▶ _WHAT IS BEING ASKED_
Quote the entries below from the line with "Diff xenon ->" through the line with "- Re effective", both ends included, and only those lines.

▶ _DATA FOR PROCESSING_
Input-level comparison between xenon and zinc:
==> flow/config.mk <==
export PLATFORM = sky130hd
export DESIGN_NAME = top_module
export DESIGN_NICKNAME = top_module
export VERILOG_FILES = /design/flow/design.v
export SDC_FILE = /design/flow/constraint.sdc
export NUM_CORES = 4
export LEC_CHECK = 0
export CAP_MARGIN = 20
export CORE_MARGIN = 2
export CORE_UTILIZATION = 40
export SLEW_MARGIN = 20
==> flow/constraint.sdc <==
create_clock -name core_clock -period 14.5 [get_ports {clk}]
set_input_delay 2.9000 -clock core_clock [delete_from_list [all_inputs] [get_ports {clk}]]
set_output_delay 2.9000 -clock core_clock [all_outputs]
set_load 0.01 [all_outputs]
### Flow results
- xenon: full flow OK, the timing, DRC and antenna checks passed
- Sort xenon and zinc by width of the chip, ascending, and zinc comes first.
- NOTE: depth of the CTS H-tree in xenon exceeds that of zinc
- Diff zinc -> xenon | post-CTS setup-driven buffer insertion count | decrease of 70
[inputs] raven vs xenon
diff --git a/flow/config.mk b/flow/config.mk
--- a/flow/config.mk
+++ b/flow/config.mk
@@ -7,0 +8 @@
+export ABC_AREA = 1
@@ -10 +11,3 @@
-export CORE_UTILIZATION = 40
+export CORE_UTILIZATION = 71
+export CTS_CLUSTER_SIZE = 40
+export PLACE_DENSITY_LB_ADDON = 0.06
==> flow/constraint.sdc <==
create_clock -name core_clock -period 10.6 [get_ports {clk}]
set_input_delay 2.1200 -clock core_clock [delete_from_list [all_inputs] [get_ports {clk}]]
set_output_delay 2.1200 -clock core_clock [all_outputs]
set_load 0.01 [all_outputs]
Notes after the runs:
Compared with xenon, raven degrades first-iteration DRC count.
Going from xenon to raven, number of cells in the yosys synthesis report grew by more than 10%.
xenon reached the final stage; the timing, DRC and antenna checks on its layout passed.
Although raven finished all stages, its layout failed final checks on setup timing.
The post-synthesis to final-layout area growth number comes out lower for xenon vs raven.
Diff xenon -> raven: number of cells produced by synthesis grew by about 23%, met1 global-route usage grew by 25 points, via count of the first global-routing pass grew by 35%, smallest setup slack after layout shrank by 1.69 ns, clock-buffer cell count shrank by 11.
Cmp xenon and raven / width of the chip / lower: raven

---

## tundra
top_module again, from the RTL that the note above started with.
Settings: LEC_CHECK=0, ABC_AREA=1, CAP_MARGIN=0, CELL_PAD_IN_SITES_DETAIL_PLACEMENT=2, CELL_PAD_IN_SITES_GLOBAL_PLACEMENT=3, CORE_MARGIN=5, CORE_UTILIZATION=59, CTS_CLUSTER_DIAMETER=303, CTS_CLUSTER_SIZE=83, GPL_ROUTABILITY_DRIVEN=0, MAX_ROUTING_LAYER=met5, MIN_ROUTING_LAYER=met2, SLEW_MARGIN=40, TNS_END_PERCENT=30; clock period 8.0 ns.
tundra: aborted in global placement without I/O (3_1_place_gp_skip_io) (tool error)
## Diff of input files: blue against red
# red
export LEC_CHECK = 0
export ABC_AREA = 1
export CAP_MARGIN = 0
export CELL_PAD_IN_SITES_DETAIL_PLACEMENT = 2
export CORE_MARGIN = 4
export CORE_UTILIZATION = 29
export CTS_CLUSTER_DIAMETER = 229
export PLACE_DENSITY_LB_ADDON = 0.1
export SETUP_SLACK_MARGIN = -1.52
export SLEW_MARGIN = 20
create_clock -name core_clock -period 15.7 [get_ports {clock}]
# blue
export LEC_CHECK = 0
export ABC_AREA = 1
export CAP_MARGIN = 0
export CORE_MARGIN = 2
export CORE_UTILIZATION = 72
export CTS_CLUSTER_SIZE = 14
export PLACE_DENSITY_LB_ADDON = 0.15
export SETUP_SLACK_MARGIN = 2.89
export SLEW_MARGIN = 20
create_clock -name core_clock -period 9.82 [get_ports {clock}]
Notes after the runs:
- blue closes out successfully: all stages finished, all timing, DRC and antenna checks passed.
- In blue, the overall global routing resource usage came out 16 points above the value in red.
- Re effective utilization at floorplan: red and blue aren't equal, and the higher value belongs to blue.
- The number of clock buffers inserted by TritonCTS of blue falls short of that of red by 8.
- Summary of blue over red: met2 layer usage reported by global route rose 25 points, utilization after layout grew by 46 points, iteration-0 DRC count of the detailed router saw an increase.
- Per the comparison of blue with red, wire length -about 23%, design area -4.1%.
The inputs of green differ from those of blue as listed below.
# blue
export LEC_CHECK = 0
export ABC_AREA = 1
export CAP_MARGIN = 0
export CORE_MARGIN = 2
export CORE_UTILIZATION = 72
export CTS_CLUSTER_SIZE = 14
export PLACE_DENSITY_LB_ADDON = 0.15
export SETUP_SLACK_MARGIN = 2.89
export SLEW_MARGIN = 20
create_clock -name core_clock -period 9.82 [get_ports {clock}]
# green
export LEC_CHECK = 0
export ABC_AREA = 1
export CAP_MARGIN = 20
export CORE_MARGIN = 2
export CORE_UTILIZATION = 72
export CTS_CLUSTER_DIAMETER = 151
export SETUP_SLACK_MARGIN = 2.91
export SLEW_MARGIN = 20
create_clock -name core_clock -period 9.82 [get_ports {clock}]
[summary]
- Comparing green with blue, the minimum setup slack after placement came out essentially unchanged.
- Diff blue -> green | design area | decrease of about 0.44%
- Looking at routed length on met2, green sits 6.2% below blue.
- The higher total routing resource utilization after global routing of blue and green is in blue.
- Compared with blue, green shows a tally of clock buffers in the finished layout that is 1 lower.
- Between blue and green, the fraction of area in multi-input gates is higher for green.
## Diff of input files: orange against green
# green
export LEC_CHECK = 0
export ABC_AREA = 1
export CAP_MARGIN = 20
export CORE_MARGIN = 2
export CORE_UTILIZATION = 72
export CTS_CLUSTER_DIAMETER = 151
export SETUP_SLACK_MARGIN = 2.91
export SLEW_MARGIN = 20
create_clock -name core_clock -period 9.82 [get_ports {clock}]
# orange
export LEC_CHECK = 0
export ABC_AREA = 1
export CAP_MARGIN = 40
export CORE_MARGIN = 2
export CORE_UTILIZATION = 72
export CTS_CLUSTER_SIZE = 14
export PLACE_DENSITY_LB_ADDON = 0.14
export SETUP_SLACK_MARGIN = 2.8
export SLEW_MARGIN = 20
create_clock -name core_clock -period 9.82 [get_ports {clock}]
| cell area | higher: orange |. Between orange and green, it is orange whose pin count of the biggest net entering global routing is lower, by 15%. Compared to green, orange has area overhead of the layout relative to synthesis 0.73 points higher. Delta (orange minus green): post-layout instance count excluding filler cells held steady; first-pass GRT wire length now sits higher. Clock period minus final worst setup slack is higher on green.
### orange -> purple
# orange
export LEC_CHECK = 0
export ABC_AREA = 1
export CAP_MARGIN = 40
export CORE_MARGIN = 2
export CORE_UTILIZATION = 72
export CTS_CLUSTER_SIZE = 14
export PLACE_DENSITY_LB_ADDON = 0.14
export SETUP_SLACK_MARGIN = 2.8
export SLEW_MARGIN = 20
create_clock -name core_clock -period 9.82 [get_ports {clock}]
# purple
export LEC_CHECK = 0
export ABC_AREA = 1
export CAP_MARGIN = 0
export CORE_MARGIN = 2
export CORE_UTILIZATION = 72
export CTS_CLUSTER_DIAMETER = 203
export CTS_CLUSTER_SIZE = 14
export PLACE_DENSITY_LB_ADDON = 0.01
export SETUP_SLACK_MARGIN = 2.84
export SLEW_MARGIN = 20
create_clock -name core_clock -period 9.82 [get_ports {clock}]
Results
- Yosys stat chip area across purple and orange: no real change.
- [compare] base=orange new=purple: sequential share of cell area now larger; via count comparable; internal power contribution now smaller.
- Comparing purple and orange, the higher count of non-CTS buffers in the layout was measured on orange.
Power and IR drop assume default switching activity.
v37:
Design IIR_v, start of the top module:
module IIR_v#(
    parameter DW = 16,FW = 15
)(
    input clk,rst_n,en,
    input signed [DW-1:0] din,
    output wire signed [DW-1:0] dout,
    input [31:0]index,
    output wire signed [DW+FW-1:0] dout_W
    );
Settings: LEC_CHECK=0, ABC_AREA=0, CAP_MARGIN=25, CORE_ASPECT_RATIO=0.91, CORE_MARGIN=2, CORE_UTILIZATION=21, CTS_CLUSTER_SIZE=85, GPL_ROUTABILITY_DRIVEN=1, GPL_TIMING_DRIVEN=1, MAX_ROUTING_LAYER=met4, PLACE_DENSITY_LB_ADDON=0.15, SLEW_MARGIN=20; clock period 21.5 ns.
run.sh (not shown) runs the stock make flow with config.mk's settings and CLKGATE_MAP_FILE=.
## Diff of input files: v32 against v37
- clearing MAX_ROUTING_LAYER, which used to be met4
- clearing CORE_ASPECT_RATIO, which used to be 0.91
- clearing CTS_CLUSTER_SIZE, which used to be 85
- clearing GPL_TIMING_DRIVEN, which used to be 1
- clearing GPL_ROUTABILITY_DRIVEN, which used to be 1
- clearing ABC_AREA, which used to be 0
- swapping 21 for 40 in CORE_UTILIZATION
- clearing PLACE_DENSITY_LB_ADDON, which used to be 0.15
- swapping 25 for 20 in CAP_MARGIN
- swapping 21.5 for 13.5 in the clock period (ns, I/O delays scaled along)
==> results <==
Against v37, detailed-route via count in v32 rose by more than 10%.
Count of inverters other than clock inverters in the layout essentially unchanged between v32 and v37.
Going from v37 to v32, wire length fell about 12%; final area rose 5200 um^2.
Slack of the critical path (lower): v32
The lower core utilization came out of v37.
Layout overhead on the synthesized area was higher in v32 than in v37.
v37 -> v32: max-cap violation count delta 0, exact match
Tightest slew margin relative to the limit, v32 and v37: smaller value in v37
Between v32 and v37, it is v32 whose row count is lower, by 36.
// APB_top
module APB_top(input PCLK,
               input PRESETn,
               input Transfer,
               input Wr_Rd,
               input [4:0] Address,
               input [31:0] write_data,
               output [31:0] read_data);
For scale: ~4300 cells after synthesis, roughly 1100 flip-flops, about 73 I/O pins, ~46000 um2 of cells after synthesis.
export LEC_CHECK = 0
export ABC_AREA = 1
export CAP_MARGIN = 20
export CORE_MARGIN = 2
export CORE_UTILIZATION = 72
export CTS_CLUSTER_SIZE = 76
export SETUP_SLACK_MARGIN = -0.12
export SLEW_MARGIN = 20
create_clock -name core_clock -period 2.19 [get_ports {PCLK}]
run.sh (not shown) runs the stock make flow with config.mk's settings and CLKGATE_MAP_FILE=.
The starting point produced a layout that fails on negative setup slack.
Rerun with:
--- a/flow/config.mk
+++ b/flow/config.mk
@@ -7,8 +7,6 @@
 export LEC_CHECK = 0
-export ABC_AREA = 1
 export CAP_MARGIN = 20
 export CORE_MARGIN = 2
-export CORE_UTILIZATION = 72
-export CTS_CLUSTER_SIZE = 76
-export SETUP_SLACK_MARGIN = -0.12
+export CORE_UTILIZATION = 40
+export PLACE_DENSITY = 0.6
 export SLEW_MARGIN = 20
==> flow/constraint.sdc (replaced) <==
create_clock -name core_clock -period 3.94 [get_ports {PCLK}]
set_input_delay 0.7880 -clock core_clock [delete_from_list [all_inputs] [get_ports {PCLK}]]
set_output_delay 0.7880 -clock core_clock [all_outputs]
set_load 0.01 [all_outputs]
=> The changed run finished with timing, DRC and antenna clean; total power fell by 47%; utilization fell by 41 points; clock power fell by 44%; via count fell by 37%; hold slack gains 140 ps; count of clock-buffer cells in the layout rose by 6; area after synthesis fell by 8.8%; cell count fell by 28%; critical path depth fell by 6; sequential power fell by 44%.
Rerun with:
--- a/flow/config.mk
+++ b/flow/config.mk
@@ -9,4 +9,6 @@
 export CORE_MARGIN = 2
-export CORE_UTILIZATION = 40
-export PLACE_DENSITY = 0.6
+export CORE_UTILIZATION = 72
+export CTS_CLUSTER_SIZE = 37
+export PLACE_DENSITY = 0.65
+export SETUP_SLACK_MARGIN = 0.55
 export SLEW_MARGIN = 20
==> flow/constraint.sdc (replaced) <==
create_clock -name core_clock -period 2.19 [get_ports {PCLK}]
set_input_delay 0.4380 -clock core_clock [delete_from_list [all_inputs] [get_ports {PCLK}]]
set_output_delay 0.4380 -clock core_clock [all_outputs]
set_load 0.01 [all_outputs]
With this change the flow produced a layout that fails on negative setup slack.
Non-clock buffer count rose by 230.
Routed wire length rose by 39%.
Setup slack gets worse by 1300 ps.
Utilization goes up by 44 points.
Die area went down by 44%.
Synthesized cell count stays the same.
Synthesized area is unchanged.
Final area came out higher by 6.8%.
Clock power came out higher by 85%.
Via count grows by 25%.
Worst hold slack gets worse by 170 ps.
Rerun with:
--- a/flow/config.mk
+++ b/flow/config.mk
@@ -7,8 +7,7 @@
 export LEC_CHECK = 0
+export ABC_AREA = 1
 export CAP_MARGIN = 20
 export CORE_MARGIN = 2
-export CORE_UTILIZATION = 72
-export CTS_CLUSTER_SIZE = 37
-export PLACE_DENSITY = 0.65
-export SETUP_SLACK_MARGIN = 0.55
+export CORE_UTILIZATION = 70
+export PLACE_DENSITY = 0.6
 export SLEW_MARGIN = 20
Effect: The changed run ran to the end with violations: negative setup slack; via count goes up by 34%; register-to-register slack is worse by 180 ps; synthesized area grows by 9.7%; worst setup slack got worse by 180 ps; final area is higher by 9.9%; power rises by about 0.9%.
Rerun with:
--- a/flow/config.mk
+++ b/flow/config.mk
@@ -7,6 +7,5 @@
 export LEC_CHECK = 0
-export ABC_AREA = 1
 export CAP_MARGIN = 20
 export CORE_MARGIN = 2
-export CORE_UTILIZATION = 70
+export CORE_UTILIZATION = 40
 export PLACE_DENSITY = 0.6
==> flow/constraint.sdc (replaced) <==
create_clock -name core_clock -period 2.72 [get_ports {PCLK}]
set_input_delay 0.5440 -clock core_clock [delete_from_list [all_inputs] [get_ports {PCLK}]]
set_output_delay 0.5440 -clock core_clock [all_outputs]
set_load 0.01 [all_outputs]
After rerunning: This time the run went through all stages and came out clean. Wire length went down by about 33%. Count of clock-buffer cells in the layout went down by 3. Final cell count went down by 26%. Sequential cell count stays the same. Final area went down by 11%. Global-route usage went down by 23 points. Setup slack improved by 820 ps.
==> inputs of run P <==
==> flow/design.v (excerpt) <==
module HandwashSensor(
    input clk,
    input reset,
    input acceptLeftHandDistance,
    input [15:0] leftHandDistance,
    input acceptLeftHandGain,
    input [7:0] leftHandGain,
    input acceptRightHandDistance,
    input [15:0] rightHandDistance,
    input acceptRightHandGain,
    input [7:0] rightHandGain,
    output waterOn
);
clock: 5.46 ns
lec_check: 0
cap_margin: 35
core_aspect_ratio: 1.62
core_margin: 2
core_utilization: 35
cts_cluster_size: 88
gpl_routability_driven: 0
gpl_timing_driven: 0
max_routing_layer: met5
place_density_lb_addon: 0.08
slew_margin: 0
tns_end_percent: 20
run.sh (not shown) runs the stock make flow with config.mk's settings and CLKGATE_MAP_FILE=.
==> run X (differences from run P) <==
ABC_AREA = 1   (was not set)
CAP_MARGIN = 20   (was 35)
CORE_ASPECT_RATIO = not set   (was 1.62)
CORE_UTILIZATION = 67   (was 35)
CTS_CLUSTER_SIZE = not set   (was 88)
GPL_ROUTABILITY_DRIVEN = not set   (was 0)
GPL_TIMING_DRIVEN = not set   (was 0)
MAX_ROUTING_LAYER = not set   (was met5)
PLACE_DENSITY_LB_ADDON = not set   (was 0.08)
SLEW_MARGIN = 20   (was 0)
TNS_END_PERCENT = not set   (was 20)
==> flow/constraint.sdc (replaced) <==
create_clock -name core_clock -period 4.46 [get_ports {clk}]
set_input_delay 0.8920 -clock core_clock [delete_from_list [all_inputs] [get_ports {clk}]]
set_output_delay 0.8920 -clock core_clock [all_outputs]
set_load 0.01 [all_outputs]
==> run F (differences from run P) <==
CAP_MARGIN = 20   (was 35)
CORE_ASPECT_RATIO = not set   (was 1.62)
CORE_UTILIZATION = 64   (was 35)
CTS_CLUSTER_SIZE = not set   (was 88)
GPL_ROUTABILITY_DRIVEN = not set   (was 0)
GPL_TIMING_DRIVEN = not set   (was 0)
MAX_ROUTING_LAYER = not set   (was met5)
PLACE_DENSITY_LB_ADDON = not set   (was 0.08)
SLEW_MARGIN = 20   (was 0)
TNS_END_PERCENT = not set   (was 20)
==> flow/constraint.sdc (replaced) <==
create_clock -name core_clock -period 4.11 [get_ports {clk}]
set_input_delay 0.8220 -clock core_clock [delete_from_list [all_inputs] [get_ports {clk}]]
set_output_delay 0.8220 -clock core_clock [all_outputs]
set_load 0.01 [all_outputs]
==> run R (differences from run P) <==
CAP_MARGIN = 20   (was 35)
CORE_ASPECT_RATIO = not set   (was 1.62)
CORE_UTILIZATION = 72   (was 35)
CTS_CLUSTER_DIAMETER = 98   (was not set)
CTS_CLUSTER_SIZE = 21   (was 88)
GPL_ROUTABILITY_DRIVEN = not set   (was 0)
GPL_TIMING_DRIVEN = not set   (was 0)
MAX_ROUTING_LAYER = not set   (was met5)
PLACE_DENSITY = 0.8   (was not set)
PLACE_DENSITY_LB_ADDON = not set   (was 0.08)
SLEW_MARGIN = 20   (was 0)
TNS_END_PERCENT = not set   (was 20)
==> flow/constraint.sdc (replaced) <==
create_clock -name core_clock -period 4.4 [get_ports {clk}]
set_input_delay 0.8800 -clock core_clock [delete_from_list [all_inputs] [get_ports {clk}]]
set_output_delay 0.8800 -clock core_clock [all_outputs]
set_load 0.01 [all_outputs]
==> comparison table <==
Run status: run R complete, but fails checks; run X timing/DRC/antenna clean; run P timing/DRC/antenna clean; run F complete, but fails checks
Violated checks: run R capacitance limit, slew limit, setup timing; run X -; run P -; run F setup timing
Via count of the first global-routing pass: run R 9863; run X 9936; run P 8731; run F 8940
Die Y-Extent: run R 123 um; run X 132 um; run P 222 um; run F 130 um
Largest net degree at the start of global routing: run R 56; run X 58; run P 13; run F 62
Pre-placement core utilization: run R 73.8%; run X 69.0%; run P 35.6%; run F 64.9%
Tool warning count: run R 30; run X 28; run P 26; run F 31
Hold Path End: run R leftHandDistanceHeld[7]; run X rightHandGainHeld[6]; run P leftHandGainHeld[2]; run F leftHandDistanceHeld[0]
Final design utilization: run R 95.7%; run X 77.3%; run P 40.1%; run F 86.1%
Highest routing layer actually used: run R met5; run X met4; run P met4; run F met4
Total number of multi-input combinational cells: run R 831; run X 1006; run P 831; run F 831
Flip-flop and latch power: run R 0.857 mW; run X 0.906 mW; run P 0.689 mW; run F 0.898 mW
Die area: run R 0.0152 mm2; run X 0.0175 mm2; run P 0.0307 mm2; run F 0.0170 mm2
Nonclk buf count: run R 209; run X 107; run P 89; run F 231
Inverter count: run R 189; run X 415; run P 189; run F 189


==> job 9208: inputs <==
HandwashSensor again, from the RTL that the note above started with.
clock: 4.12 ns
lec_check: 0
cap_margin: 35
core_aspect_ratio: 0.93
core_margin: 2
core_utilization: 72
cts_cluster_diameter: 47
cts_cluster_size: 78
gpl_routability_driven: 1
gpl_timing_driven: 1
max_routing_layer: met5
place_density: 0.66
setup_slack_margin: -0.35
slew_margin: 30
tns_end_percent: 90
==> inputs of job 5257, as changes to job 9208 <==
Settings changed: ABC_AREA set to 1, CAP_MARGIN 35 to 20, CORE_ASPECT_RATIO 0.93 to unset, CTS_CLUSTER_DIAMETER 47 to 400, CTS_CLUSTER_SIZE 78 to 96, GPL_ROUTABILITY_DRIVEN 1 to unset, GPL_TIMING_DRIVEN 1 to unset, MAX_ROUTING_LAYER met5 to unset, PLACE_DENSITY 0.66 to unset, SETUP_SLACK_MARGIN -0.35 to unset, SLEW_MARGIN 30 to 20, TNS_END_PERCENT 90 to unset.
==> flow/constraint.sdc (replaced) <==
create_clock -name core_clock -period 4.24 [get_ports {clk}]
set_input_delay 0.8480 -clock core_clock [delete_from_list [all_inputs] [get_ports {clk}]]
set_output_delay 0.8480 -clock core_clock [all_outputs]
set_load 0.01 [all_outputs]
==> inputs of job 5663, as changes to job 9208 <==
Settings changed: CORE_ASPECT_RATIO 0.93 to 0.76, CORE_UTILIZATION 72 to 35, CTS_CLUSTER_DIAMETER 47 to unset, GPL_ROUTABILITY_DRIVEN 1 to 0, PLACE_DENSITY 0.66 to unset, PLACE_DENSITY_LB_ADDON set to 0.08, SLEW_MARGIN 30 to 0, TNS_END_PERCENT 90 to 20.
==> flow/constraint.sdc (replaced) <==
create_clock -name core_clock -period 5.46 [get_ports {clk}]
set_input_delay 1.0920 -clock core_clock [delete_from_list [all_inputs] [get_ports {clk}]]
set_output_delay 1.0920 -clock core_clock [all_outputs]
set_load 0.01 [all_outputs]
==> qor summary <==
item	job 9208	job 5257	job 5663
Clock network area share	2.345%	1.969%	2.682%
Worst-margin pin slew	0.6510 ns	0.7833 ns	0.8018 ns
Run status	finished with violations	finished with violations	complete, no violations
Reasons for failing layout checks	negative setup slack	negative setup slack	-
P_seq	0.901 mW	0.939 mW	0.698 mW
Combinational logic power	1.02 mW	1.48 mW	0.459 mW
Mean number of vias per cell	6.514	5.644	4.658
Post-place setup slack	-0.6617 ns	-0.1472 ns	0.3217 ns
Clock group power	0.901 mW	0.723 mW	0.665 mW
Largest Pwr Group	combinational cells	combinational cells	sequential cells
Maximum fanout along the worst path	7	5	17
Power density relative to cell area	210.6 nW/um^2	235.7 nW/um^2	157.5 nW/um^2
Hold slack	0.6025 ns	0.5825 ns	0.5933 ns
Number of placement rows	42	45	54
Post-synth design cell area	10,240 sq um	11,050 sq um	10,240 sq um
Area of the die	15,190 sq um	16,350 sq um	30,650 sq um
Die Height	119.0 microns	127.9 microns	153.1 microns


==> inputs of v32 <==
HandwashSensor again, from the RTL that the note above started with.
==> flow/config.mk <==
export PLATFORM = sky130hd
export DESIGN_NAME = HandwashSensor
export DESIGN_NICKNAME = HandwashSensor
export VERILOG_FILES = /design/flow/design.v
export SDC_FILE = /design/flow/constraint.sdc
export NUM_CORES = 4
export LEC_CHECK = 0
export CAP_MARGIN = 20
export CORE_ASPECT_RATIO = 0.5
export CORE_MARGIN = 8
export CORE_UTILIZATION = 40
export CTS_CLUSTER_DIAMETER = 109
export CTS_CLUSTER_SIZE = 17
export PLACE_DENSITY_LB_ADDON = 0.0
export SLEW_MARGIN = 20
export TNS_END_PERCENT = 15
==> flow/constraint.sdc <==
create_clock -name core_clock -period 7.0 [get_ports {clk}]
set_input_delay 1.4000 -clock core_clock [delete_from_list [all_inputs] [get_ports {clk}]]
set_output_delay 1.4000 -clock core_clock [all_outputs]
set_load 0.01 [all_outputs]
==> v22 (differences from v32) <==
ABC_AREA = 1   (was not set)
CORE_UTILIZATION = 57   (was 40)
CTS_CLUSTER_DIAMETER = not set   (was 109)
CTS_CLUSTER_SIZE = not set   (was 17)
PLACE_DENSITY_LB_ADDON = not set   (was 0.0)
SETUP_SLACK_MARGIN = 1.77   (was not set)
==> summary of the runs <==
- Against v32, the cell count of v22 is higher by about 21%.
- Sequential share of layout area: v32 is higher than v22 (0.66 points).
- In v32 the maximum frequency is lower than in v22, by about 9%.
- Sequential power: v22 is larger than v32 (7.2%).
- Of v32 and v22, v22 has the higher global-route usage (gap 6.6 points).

▶ _ANSWER TO THIS EXERCISE_
Diff xenon -> raven: number of cells produced by synthesis grew by about 23%, met1 global-route usage grew by 25 points, via count of the first global-routing pass grew by 35%, smallest setup slack after layout shrank by 1.69 ns, clock-buffer cell count shrank by 11.
Cmp xenon and raven / width of the chip / lower: raven

---

## tundra
top_module again, from the RTL that the note above started with.
Settings: LEC_CHECK=0, ABC_AREA=1, CAP_MARGIN=0, CELL_PAD_IN_SITES_DETAIL_PLACEMENT=2, CELL_PAD_IN_SITES_GLOBAL_PLACEMENT=3, CORE_MARGIN=5, CORE_UTILIZATION=59, CTS_CLUSTER_DIAMETER=303, CTS_CLUSTER_SIZE=83, GPL_ROUTABILITY_DRIVEN=0, MAX_ROUTING_LAYER=met5, MIN_ROUTING_LAYER=met2, SLEW_MARGIN=40, TNS_END_PERCENT=30; clock period 8.0 ns.
tundra: aborted in global placement without I/O (3_1_place_gp_skip_io) (tool error)
## Diff of input files: blue against red
# red
export LEC_CHECK = 0
export ABC_AREA = 1
export CAP_MARGIN = 0
export CELL_PAD_IN_SITES_DETAIL_PLACEMENT = 2
export CORE_MARGIN = 4
export CORE_UTILIZATION = 29
export CTS_CLUSTER_DIAMETER = 229
export PLACE_DENSITY_LB_ADDON = 0.1
export SETUP_SLACK_MARGIN = -1.52
export SLEW_MARGIN = 20
create_clock -name core_clock -period 15.7 [get_ports {clock}]
# blue
export LEC_CHECK = 0
export ABC_AREA = 1
export CAP_MARGIN = 0
export CORE_MARGIN = 2
export CORE_UTILIZATION = 72
export CTS_CLUSTER_SIZE = 14
export PLACE_DENSITY_LB_ADDON = 0.15
export SETUP_SLACK_MARGIN = 2.89
export SLEW_MARGIN = 20
create_clock -name core_clock -period 9.82 [get_ports {clock}]
Notes after the runs:
- blue closes out successfully: all stages finished, all timing, DRC and antenna checks passed.
- In blue, the overall global routing resource usage came out 16 points above the value in red.
- Re effective utilization at floorplan: red and blue aren't equal, and the higher value belongs to blue.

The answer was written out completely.